# WORK ORDER
If a line below contains "gates", count it. Report the final total and nothing more.

# Extracted records
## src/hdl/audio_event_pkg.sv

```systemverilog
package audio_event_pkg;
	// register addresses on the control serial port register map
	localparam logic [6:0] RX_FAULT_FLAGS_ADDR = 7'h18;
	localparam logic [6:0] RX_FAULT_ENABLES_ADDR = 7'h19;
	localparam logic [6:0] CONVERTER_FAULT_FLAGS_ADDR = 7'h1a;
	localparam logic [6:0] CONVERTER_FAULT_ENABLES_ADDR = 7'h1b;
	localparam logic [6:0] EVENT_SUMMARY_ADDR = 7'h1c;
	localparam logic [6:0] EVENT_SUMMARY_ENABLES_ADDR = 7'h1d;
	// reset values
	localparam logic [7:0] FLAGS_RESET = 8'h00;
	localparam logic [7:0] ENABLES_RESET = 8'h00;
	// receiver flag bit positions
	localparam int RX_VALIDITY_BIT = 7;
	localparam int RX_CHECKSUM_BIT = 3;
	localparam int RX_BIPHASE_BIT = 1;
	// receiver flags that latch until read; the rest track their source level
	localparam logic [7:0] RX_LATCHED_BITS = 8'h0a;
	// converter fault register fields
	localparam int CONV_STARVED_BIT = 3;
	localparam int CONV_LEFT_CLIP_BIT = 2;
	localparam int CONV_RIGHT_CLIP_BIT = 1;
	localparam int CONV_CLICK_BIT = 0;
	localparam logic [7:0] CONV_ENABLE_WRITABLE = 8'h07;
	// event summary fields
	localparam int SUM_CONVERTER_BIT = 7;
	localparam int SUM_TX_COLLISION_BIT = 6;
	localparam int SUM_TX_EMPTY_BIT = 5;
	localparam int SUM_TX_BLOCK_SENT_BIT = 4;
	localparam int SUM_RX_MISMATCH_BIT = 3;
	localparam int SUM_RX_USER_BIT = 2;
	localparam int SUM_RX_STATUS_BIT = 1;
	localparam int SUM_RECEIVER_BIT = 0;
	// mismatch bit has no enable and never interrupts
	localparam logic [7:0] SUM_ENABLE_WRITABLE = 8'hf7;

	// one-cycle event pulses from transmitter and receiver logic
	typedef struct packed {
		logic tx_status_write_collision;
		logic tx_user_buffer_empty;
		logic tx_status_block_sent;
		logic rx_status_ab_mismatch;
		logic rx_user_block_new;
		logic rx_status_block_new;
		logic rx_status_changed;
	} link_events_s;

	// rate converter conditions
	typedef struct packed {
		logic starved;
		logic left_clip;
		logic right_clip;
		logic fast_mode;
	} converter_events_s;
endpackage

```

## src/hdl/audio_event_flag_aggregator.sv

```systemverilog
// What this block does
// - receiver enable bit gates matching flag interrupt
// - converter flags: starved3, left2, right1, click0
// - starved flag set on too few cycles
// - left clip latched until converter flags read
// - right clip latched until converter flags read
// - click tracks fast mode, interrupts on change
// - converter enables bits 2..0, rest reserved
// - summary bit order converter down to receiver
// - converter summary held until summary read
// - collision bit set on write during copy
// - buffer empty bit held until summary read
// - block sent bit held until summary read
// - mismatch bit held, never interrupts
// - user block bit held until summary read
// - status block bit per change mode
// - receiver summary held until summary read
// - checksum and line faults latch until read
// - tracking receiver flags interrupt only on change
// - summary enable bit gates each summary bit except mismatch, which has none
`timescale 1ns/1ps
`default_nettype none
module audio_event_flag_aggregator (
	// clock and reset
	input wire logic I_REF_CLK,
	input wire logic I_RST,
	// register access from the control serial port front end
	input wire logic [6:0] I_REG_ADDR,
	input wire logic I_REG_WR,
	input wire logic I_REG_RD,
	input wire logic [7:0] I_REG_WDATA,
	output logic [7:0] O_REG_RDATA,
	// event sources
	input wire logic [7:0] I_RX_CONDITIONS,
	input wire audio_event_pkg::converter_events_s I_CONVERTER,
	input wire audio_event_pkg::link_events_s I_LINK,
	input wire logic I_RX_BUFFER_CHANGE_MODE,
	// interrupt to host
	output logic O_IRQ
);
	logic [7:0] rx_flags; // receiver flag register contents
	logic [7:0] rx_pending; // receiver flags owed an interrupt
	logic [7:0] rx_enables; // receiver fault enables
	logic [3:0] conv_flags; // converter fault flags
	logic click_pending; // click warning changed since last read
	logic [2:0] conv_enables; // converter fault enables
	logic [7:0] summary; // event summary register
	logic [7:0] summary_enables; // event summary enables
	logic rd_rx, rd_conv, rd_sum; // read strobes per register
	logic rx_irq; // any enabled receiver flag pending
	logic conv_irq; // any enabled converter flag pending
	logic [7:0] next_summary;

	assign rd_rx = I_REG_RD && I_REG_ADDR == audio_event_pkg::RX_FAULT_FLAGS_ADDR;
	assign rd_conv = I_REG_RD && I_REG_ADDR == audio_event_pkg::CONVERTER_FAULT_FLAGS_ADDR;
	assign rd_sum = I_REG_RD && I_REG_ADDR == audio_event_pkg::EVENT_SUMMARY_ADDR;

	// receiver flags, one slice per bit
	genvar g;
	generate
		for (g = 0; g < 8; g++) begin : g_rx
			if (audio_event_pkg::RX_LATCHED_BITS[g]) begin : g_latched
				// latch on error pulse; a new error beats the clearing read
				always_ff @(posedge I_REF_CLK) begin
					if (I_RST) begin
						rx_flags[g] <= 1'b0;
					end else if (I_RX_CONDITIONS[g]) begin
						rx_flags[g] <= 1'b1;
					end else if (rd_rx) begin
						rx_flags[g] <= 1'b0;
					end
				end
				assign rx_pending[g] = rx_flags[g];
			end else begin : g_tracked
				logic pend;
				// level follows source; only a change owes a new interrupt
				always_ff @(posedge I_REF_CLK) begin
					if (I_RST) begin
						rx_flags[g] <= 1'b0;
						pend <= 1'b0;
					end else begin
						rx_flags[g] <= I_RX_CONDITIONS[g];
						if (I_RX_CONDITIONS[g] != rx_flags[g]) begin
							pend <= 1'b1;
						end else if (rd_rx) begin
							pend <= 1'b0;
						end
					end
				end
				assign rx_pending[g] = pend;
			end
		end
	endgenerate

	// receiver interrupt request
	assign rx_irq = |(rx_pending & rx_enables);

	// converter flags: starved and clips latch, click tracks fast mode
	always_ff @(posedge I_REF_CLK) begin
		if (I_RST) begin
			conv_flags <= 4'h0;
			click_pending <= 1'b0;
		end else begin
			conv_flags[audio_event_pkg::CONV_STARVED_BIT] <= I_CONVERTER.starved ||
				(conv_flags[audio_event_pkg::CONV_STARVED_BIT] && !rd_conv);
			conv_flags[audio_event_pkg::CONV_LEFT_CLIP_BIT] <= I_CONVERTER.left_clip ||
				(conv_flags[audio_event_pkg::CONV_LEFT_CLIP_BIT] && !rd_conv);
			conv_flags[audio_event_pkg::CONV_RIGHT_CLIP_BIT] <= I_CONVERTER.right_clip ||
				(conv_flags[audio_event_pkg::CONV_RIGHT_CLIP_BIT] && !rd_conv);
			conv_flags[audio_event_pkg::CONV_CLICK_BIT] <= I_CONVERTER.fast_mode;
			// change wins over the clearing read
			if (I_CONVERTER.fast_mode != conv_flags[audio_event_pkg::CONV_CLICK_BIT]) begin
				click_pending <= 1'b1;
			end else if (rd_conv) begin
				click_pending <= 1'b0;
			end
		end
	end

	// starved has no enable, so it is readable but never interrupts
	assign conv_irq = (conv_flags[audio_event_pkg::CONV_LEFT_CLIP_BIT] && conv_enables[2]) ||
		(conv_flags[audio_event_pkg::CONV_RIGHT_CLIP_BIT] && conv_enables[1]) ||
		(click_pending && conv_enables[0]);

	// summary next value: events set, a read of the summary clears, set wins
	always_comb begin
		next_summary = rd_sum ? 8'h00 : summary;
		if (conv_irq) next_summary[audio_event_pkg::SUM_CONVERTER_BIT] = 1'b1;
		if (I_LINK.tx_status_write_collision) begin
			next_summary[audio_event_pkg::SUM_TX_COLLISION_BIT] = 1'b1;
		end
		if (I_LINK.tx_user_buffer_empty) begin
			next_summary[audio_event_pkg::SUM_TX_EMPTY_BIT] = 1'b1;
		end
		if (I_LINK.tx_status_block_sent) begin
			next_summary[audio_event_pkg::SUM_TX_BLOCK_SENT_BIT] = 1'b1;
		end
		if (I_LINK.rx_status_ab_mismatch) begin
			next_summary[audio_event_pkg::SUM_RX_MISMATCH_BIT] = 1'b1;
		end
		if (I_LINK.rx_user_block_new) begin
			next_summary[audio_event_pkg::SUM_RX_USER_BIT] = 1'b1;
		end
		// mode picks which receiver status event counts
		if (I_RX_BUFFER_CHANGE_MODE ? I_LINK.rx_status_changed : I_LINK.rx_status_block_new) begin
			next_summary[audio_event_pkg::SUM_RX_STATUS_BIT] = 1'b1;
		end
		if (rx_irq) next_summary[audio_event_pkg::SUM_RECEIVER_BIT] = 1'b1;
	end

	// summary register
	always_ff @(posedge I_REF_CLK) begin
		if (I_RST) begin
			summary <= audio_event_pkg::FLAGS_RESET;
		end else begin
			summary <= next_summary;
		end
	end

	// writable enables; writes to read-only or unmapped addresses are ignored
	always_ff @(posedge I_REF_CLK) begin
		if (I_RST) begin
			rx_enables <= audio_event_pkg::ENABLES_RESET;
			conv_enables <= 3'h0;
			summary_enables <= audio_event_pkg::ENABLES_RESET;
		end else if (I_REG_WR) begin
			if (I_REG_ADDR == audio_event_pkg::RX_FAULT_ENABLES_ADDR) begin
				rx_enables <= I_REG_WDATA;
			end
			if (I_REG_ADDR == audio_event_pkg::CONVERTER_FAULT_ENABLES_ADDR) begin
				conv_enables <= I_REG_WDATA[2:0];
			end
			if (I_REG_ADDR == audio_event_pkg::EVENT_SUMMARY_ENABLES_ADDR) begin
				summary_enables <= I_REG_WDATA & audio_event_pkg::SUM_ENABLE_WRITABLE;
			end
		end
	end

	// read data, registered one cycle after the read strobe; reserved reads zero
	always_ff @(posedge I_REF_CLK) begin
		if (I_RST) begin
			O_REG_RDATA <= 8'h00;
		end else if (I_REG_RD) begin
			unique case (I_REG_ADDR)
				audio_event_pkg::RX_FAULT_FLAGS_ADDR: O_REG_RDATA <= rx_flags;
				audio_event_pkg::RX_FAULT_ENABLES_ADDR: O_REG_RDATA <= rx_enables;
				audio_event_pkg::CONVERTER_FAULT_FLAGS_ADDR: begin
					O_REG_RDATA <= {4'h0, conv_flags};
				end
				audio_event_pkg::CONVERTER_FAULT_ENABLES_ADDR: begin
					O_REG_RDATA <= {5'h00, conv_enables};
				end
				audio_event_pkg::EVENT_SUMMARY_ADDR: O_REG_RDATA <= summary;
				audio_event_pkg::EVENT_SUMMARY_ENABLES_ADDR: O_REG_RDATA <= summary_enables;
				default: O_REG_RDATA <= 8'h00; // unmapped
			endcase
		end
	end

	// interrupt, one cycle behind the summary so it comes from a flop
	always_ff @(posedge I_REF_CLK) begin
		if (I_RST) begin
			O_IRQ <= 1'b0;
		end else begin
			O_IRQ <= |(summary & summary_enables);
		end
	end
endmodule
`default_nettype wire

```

# SOLUTION FOR THIS PROBLEM
2